La madrugada
Cuando llegó Sabath para devolverle la garantía del
arriendo, la suite estaba medianamente arreglada, atiborrada de libros, botellas
de vino y periódicos. Ese maldito yo
estaba en la mesa de noche. Una relación había llegado a su fin y ya solo
quedaba el sexo de reconciliación para volver a irse, a huir. Ahí estaba Corrientes,
la calle a la que había aprendido a conocer por Borges; se había sentado en la
puerta de la Biblioteca Nacional por la que tantas veces debió haber pasado
Borges; recorrió el centro de Buenos Aires en busca de su casa. Nunca preguntó
nada, porque no deseaba parecer turista. Conocer los mitos de su existencia era
su gran pasión. Ya había conocido el hotel donde Thomas Mann escribió Carlota
en Weimar y donde Goethe presidía la mesa en su comedor alejado de la cocina.
<<Lees mucho>>, le dijo Sabath, al contemplar las pilas de libros
arrumadas en las paredes. <<Algo>>, dijo Juan, todavía de pie
mirando Corrientes, con una copa de vino pegada a su mano. En Weimar brindó por
Goethe, por las penas del joven Werther, por los colores, por ese pacto con el
diablo donde los dos prometían no hacerse daño. Su vida había transcurrido
demasiado a prisa; después de Weimar fue a Dresde donde lloró mirando la ópera
en un teatro reconstruido después de la segunda guerra mundial. Lloró en
silencio. En Hamburgo tenía una cita con Rocío. Esa noche llegó a su hotel y
caminaron por calles desconocidas para él hasta llegar al puerto donde tuvieron
una cena agradable. Y ahí estaba de nuevo en Hamburgo, con Rocío y Maribel
vitrineando. <<Tiffany’s>>, les dijo. <<Y qué es eso>>,
preguntó Maribel. <<Truman Capote, el olor a cuero y plata en la Quinta Avenida,
el desayuno. Un café>>, dijo Juan. <<Verás, a mí me hablas en castellano>>,
dijo Rocío. <<Típico de Rocío, una vez vino y me dijo ni sabes, me compré
una blusa de marca. Y cuando le pregunté qué marca dijo que no sabía, pero
tenía una etiqueta con una marca>>, le dijo Beatriz cuando le contó que
ni Maribel ni Rocío conocían Tiffany’s.
En ese día soleado en Hamburgo le contó a Rocío que se iba a
suicidar. <<No puedes>>, le dijo. <<Soy pobre, me casé y
necesito por lo menos dos años para recuperarme. Y si no voy a tu funeral tus
hermanas van a hablar pestes de mí>>, le dijo. <<Sí Juanito, yo
tampoco podría viajar a tu funeral. También estoy pobre, divorciada y recién me
estoy mudando de Brasil>>, le dijo Maribel. <<Ya sé.
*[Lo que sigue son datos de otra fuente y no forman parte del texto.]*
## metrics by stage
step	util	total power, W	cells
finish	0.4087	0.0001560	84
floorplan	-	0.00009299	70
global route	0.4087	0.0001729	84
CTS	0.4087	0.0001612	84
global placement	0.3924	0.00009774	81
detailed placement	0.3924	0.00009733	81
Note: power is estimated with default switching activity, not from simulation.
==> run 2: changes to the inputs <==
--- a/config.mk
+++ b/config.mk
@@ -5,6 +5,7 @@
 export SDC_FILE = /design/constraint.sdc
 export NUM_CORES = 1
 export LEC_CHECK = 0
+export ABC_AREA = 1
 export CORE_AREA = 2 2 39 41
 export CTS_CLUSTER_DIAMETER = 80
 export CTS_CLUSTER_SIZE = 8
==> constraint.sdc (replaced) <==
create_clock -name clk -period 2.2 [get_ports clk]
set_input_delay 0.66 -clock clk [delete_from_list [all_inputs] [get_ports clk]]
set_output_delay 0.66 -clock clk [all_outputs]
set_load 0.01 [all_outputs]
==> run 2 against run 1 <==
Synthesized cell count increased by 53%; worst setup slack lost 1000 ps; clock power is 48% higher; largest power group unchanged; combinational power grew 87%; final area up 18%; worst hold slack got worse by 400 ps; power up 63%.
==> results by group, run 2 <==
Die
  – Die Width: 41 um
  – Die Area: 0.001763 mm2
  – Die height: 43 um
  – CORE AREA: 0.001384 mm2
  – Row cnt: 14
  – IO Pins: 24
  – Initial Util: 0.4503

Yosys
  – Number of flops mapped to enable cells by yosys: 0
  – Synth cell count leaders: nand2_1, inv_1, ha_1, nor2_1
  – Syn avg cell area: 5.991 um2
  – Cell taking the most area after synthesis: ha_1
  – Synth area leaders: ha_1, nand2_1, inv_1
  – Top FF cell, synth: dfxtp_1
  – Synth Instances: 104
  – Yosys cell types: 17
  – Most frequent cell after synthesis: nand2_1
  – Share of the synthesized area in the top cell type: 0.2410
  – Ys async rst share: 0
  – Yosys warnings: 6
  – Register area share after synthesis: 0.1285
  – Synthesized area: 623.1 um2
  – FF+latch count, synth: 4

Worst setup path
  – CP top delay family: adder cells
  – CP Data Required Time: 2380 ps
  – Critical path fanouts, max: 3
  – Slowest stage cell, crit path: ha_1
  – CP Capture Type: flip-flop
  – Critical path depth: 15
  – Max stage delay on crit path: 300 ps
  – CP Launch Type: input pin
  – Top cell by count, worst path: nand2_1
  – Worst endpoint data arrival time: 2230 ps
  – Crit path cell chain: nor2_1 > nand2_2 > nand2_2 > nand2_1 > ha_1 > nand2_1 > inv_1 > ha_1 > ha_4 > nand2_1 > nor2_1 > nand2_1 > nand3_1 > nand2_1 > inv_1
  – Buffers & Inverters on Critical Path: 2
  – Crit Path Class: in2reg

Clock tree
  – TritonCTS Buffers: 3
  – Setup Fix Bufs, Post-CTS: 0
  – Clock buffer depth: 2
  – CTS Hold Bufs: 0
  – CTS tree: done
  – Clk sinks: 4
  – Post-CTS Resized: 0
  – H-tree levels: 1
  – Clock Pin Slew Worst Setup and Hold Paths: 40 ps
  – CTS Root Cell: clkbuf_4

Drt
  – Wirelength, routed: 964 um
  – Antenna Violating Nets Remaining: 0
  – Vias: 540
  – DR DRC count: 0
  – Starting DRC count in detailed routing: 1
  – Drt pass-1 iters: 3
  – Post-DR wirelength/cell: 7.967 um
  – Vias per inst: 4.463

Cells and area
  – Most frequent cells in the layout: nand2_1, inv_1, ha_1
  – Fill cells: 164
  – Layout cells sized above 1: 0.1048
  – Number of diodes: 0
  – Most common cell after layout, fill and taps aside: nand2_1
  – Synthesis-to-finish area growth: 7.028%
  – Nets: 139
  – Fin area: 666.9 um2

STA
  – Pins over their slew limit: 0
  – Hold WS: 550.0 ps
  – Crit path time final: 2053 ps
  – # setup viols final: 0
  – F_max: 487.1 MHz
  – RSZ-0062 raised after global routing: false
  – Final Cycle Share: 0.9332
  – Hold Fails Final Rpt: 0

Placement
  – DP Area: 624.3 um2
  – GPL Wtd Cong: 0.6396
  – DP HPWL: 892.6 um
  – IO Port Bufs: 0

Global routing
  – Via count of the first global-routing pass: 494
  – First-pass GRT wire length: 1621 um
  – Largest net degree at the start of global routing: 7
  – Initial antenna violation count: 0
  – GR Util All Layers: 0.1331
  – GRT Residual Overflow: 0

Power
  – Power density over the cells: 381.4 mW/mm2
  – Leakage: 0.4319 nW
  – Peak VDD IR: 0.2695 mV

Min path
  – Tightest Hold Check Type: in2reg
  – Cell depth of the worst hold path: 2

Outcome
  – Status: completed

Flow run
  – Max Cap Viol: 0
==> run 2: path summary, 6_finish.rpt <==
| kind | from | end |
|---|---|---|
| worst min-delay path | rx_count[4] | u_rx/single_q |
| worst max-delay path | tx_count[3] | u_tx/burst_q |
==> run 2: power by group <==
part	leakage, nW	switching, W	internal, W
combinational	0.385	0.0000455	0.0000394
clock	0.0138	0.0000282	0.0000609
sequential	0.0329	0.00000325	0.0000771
Si te suicidas
les voy a decir a tus hermanas: verán, yo ya hablé con el difunto y le dije que
no podía ir a su funeral>>, dijo muerta de la risa por su ocurrencia.
Volvían a ser los niños a los que nada importaba, solo las risas y el olvido,
nada más, ni el hambre, ni la olla de presión explotando ad infinitum interesaban. Y de pronto se convirtió en la hermana
mayor, en la niña obligada a sobrevivir; que se levantó de su caída en los
rieles del tren de una de las estaciones de Hamburgo y decidió seguir viviendo.
Su elección fue la vida. <<Verás que si te encuentran con licor te sacan
del tren>>, le dijo en su viaje de regreso a Bremen a modo de reprimenda. <<En primera
clase nunca te dicen nada de eso>>, le dijo Juan.
Al volver a casa, Liz los esperaba con sus gritos, con su más, más, más. Y al día siguiente Torsten le llevó a un polígono de tiro. Disparó y disparó una y otra vez. <<Y contra quién disparas>>, le preguntó alguna vez Lorena. <<Contra mi conciencia>>, le dijo. Fue la última vez que la vio, después de eso ella desapareció porque había ido tras un nuevo romance como en Desayuno en Tiffany’s. Y él se quedó en casa huyendo de sus fantasmas. Por alguna extraña razón había entendido el correr de las horas, del tiempo, de Sabath, de Borges, de Goethe. Y volvió a mirar el amanecer, la madrugada del beso estampado en un libro que nunca se perdía en sus mudanzas.